How did racism overtake the United States of America? Essay
How did racism overtake the United States of America?, 497 words essay example
Jim Crow Laws Era
Although it is evident that racism is still prevalent in the United States of America, it was much more obvious when the Jim Crow laws were being enforced. During this one hundred year time period, harsh laws demanded the segregation of African-American people from white people.
So, how did racism overtake the United States of America on such a large scale that the white citizens felt the need to enact laws of segregation? To best answer this question, I would first like to answer what racism actually is. According to the Oxford Dictionary racism can be defined as "prejudice, discrimination, or antagonism directed against someone of a different race based on the belief that one's own race is superior." Racial tensions predate modern history books, so it is safe to assume that racism has been an anticipated response for centuries. The white people of the United States in 1810, according to Emmet Till, thought of African-Americans as "slaves, workers, and animals."
According to Ronald Davis, during this time period, some whites tried to use segregation to demoralize blacks. This was made evident with signs comparing African-American people with dogs. One sign posted at the entrance of a public park read "Negroes and Dogs Not Allowed." This sign is just one of many ways white people used segregation to mistreat black people.

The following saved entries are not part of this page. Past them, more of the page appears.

$ cat src/rtl/reg_operand_seq_pkg.sv
// Shared widths, FSM encoding and the latched request record for the operand sequencer.
// No logic; latency: n/a.
// Backpressure: n/a.
package reg_operand_seq_pkg;
    localparam int DATA_W = 16;
    localparam int ADDR_W = 3;
    localparam int NREG   = 1 << ADDR_W;

    localparam logic [1:0] IDLE  = 2'd0;
    localparam logic [1:0] FETCH = 2'd1;
    localparam logic [1:0] HOLD  = 2'd2;

    typedef struct packed {
        logic [ADDR_W-1:0] sr1;
        logic              sr1_en;
        logic [ADDR_W-1:0] sr2;
        logic              sr2_en;
        logic [ADDR_W-1:0] dr;
        logic              dr_en;
    } req_t;
endpackage

$ cat src/rtl/reg_operand_seq_if.sv
// Request, operand-bundle and writeback channels between control/execute and the sequencer.
// Pure wiring; latency: none.
// Backpressure: req_ready/op_ready handshakes; writeback has none.
interface reg_operand_seq_if;
    import reg_operand_seq_pkg::*;

    logic              req_valid;
    logic              req_ready;
    logic [ADDR_W-1:0] req_sr1;
    logic              req_sr1_en;
    logic [ADDR_W-1:0] req_sr2;
    logic              req_sr2_en;
    logic [ADDR_W-1:0] req_dr;
    logic              req_dr_en;

    logic              op_valid;
    logic              op_ready;
    logic [DATA_W-1:0] op_a;
    logic [DATA_W-1:0] op_b;
    logic [ADDR_W-1:0] op_dr;
    logic              op_dr_en;

    logic              wb_valid;
    logic [ADDR_W-1:0] wb_addr;
    logic [DATA_W-1:0] wb_data;
    logic              wb_unexp;

    modport master (
        output req_valid, req_sr1, req_sr1_en, req_sr2, req_sr2_en, req_dr, req_dr_en,
        input  req_ready,
        input  op_valid, op_a, op_b, op_dr, op_dr_en,
        output op_ready,
        output wb_valid, wb_addr, wb_data,
        input  wb_unexp
    );

    modport slave (
        input  req_valid, req_sr1, req_sr1_en, req_sr2, req_sr2_en, req_dr, req_dr_en,
        output req_ready,
        output op_valid, op_a, op_b, op_dr, op_dr_en,
        input  op_ready,
        input  wb_valid, wb_addr, wb_data,
        output wb_unexp
    );
endinterface
## src/rtl/alu64_arbiter_seq.sv

```systemverilog
// Two-requester front end for a shared combinational 64-bit ALU.
// Round-robin grant, operand latching, per-opcode settle time and a
// tagged valid/ready response channel.
module alu64_arbiter_seq #(
    parameter int unsigned FAST_CYCLES = 1,
    parameter int unsigned SLOW_CYCLES = 4
) (
    input  logic        clk,
    input  logic        rst_n,
    input  logic        req0_valid,
    output logic        req0_ready,
    input  logic [63:0] req0_a,
    input  logic [63:0] req0_b,
    input  logic [5:0]  req0_sel,
    input  logic        req1_valid,
    output logic        req1_ready,
    input  logic [63:0] req1_a,
    input  logic [63:0] req1_b,
    input  logic [5:0]  req1_sel,
    output logic [63:0] alu_a,
    output logic [63:0] alu_b,
    output logic [5:0]  alu_sel,
    input  logic [63:0] alu_result,
    input  logic [63:0] alu_upper,
    input  logic [6:0]  alu_flags,
    output logic        rsp_valid,
    input  logic        rsp_ready,
    output logic        rsp_id,
    output logic [63:0] rsp_result,
    output logic [63:0] rsp_upper,
    output logic [6:0]  rsp_flags,
    output logic        rsp_err,
    output logic        busy
);

    typedef enum logic [1:0] {
        IDLE = 2'd0,
        EXEC = 2'd1,
        RESP = 2'd2
    } state_t;

    localparam logic [3:0] FAST_LOAD = 4'(FAST_CYCLES - 1);
    localparam logic [3:0] SLOW_LOAD = 4'(SLOW_CYCLES - 1);

    state_t      state;
    state_t      state_next;
    logic        last_grant;
    logic [3:0]  cnt;
    logic [63:0] op_a;
    logic [63:0] op_b;
    logic [5:0]  op_sel;

    logic        grant_any;
    logic        grant_id;
    logic [63:0] grant_a;
    logic [63:0] grant_b;
    logic [5:0]  grant_sel;
    logic        grant_slow;

    // Round-robin grant and operand selection; only meaningful in IDLE.
    always_comb begin
        grant_any = (state == IDLE) && (req0_valid || req1_valid);
        grant_id  = 1'b0;
        if (req0_valid && req1_valid) begin
            grant_id = ~last_grant;
        end else if (req1_valid) begin
            grant_id = 1'b1;
        end
        req0_ready = grant_any && !grant_id;
        req1_ready = grant_any && grant_id;
        grant_a    = grant_id ? req1_a   : req0_a;
        grant_b    = grant_id ? req1_b   : req0_b;
        grant_sel  = grant_id ? req1_sel : req0_sel;
        grant_slow = (grant_sel == 6'd2) || (grant_sel == 6'd3) || (grant_sel == 6'd8);
    end

    // Next-state logic for the IDLE -> EXEC -> RESP sequence.
    always_comb begin
        state_next = state;
        case (state)
            IDLE:    if (grant_any) state_next = EXEC;
            EXEC:    if (cnt == 4'd0) state_next = RESP;
            RESP:    if (rsp_ready) state_next = IDLE;
            default: state_next = IDLE;
        endcase
    end

    // State register.
    always_ff @(posedge clk or negedge rst_n) begin
        if (!rst_n) begin
            state <= IDLE;
        end else begin
            state <= state_next;
        end
    end

    // Operand latch on grant, settle countdown, response capture.
    always_ff @(posedge clk or negedge rst_n) begin
        if (!rst_n) begin
            last_grant <= 1'b1;
            cnt        <= '0;
            op_a       <= '0;
            op_b       <= '0;
            op_sel     <= '0;
            rsp_id     <= 1'b0;
            rsp_result <= '0;
            rsp_upper  <= '0;
            rsp_flags  <= '0;
            rsp_err    <= 1'b0;
        end else begin
            if (grant_any) begin
                op_a       <= grant_a;
                op_b       <= grant_b;
                op_sel     <= grant_sel;
                rsp_id     <= grant_id;
                last_grant <= grant_id;
                cnt        <= grant_slow ? SLOW_LOAD : FAST_LOAD;
            end else if (state == EXEC) begin
                if (cnt == 4'd0) begin
                    rsp_result <= alu_result;
                    rsp_upper  <= alu_upper;
                    rsp_flags  <= alu_flags;
                    rsp_err    <= (op_sel > 6'd34);
                end else begin
                    cnt <= cnt - 4'd1;
                end
            end
        end
    end

    assign alu_a     = op_a;
    assign alu_b     = op_b;
    assign alu_sel   = op_sel;
    assign rsp_valid = (state == RESP);
    assign busy      = (state != IDLE);

endmodule

```

## config.mk

```make
export PLATFORM = sky130hd
export DESIGN_NAME = alu64_arbiter_seq
export DESIGN_NICKNAME = d
export VERILOG_FILES = /design/src/rtl/alu64_arbiter_seq.sv
export SDC_FILE = /design/constraint.sdc
export NUM_CORES = 1
export LEC_CHECK = 0
export CAP_MARGIN = 20
export CELL_PAD_IN_SITES_DETAIL_PLACEMENT = 1
export CELL_PAD_IN_SITES_GLOBAL_PLACEMENT = 2
export CORE_AREA = 4 4 262 264
export DETAILED_ROUTE_END_ITERATION = 6
export DIE_AREA = 0 0 266 268
export PLACE_DENSITY_LB_ADDON = 0.25
export SETUP_SLACK_MARGIN = 0.15
export SLEW_MARGIN = 20
export SYNTH_ARGS = -nofsm -noshare
export SYNTH_HDL_FRONTEND = slang
export SYNTH_SLANG_ARGS = --single-unit
```

## constraint.sdc

```tcl
create_clock -name clk -period 2.1 [get_ports clk]
set_input_delay 0.42 -clock clk [delete_from_list [all_inputs] [get_ports clk]]
set_output_delay 0.42 -clock clk [all_outputs]
set_load 0.005 [all_outputs]
```

==> impl_metrics.py <==
metrics = {
    "critical_path": {
        "critPathMaxFanout": 3,
        "crit_path_end_kind": "primary output",
        "reg2reg_to": "cnt[0]",
        "crit_family": "flip-flops",
        "critPathSlowestCell": "dfstp_2",
        "crit_chain": "a21boi_2 -> buf_4 -> nor2_4 -> buf_6",
        "start_kind": "flip-flop",
        "max_stage_delay_ns": 0.54,
        "path_buf_inv": 2,
        "r2r_slack_ns": 0.31,
        "crit_type": "reg -> out",
        "cp.arrival_ns": 1.53,
        "r2r-start": "last_grant",
        "r2r_cells": 6,
        "critical_path_required_ns": 1.68,
    },
    "yosys": {
        "synth_area_leaders": "dfrtp_1 (61%), mux2_2 (13%), a22o_1 (9.9%), a21o_1 (8.6%), buf_6 (1.1%)",
        "avgSynthCellArea_um2": 14.2,
        "synth_top_cell_area_share_pct": 61.4,
        "yosys-top-cells-count": "dfrtp_1 (277), mux2_2 (135), a21o_1 (130), a22o_1 (128)",
        "synthArstFlopShare_pct": 100,
        "synth_cells": 794,
        "synth_compound_area_share_pct": 19.6,
        "ys.flop_type": "dfrtp_1",
        "synth_fa_ha_area_share_pct": 0.221,
        "synth_top_area_cell": "dfrtp_1",
        "synth.most_common_cell": "dfrtp_1",
        "yosysWarnings": 0,
        "synth_mux_area_share_pct": 14.0,
        "synthSimpleGateAreaFrac_pct": 1.33,
        "synth_xor_area_share_pct": 0.155,
        "netlist_area_um2": 11300,
        "synth_top_family_by_area": "compound AO/OA/AOI/OAI gates",
        "ys_types": 32,
        "ys_seq_area_share_pct": 61.6,
        "synth_edf_count": 0,
        "synth_seq_cells": 278,
        "syn_nets": 1204,
    },
    "clocking": {
        "path_clk_slew_ns": 0.06,
        "cts.sink_count": 278,
        "clock_tree.buffer_depth": 3,
        "cts_buffers": 37,
        "insertion_delay_ns": 0.53,
        "clockRootBuffer": "clkbuf_16",
        "htreeDepth": 2,
        "cts_tree": "yes",
    },
    "finish": {
        "nets": 1906,
        "syn_to_final_growth_pct": 81.5,
        "filler_cell_count": 7240,
        "drive_gt1_share_pct": 15.7,
        "post-route-util_pct": 30.8,
    },
    "timing": {
        "rsz0062_at_grt": "true",
        "max_freq_ghz": 0.514,
        "slew_violations": 0,
        "period_needed_ns": 1.95,
        "finalSetupTns_ns": 0,
        "hold_ws_ns": 0.402,
        "finalCritPeriodShare_pct": 92.7,
        "finalSetupViolations": 0,
        "clock_skew_ns": 0.0119,
        "hold_viol": 0,
        "relSlewSlack_pct": 63.2,
        "worst_pin_slew_ns": 0.552,
    },
    "place": {
        "hpwlAfterDp_mm": 40.2,
        "gp_congestion": 0.751,
        "port_buffers": 682,
    },
    "global_route": {
        "grt_pass1_vias": 11076,
        "grt_usage_pct": 14.0,
        "grt_max_degree": 88,
        "overflow": 0,
        "grt_pass1_wl_mm": 75.5,
        "antenna_found_initial": 10,
    },
    "routing": {
        "totalWireLength_mm": 52.6,
        "drt-initial-drc-count": 329,
        "wl_per_cell_um": 21.9,
        "viasPerCell": 4.06,
        "drtPass1Iterations": 4,
        "ant_nets": 0,
        "vias": 9757,
        "drc": 0,
    },
    "hold_path": {
        "hp-class": "in -> async",
    },
    "floorplan": {
        "rows": 95,
        "die_x_um": 266,
        "start_util_pct": 17.0,
        "ios": 683,
        "core_region_area_um2": 66600,
        "dieHeight_um": 268,
        "die-area_um2": 71300,
    },
    "outcome": {
        "status": "finished, final reports clean",
    },
    "pwr": {
        "p_leak_nw": 9.18,
        "total_power_mw": 29.7,
        "p_per_area_nw_per_um2": 1450,
        "irDropWorstVdd_mv": 0.625,
    },
    "flow_run": {
        "cap_violations": 0,
    },
}
## area by class of cell
type	count	area [um2]	share of cell area, %
multi-input cells	452	4030	19.6
flip-flops and latches	278	6960	33.9
well taps	873	1090	5.33
clock inverters	3	22.5	0.110
inverters	4	15.0	0.0732
clock buffers	60	1100	5.37
diodes	8	20.0	0.0976
repair buffers	723	7270	35.5
## cell families after synthesis
group,count (synthesis)
DFF,278
AOI/OAI and AO/OA,276
muxes,141
buffers and inverters,64
and+or+nand+nor,31
xor gates and xnor gates,2
adders and majority gates,2
## cells in the final DEF (no fill, tap or decap), drive strengths merged, types with 4 or more instances in the layout
cell | synthesis | routed
a21o | 130 | 130
a22o | 128 | 128
buf | 37 | 43
clkbuf | 23 | 62
clkdlybuf4s50 | 0 | 647
dfrtp | 277 | 277
diode | 0 | 8
dlygate4sd2 | 0 | 17
dlymetal6s2s | 0 | 13
inv | 4 | 6
mux2 | 135 | 135
mux2i | 6 | 6
nand2 | 9 | 9
nand3 | 4 | 4
nor2 | 9 | 9
o21ai | 10 | 10
## registers in the layout (all words and copies together), names as in the netlist
name and cells:
alu_a 64, alu_b 64, alu_sel 6, cnt 4
last_grant 1, rsp_err 1, rsp_flags 7, rsp_id 1
rsp_result 64, rsp_upper 64, state 2
## routing by layer
metal | GRT usage (%) | vias to the layer above | part of all wire, %
li1 | - | 4349 | -
met1 | 14.7 | 4901 | 35
met2 | 24.4 | 426 | 51
met3 | 7.52 | 69 | 12
met4 | 3.92 | 12 | 1.9
met5 | 0 | - | 0.15
## through the flow
step                std cells  area (um2)  worst slack (ns)
detailed placement       2327       19300            -0.396
CTS                      2393       20500            0.0946
global placement         2327       19300            -0.364
floorplan                 794       11300             0.430
finish                   2401       20500             0.154
global route             2396       20500            0.0667
## worst max-delay path by stage
stage / startpoint / end / slack, ns / cells after the start
floorplan: last_grant / alu_a[54] / 0.43 / 8
global placement: req0_sel[3] / cnt[0] / -0.36 / 6
detailed placement: req0_sel[3] / cnt[0] / -0.40 / 6
CTS: last_grant / req0_ready / 0.09 / 4
global route: last_grant / req0_ready / 0.07 / 4
finish: last_grant / req0_ready / 0.15 / 4
## timing repair
action / 4_1_cts / 5_1_grt
setup buffers: 2 / 0
hold buffers: 1 / 0
endpoints found under the hold margin: 38 / 0
gates resized for setup: 33 / 18
pin swaps: 1 / 2
endpoints found under the setup margin: 21 / 17
## report_power, final
| group | switching (mW) | total [mW] | internal (mW) |
|---|---|---|---|
| logic | 5.25 | 14.1 | 8.81 |
| clock network | 2.46 | 6.03 | 3.57 |
| registers | 1.47 | 9.60 | 8.13 |
| total | 9.19 | 29.7 | 20.5 |
Note: power is estimated with default switching activity, not from simulation.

Another large scale demoralizing act that many white people participated in during this time period was lynching. Lynching was a killing for an alleged offense with or without legal trial. According to Lynching and the Law, from 1882-1968, 4743 recorded lynchings occurred in the United States-72.7% of which were African-American people. One example of a lynching is Luther Holbert and his wife (1904). Luther Holbert was accused of murder. He heard of the accusation and knowing a mob was soon to come, he tried to run away with his wife. He and his wife were caught and tied to a tree. Both he and his wife were punished by having each of their fingers and ears chopped off and given to the cheering crowd of approximately six hundred as souvenirs. The mob then beat Holbert so badly that his skull was fractured and one of his eyes was hanging out of his socket. As if that was not bad enough they then jabbed a corkscrew into Holbert and his wife. After being tortured they were then set on fire while still alive to be burned to death. Although many of these lynchings occurred without formal court hearings, many racial disputes were attempted to be settled in court.
With the recent segregation laws being enacted, court cases were inevitable. One well known case that emerged during this time period was Plessy vs. Ferguson. In the court case, Plessy went against the laws segregating railroad passengers by race. Plessy lost after the Supreme Court ruled the railroad's facilities which were being used by the blacks were equal to the ones used by whites-i.e., separate but equal rights.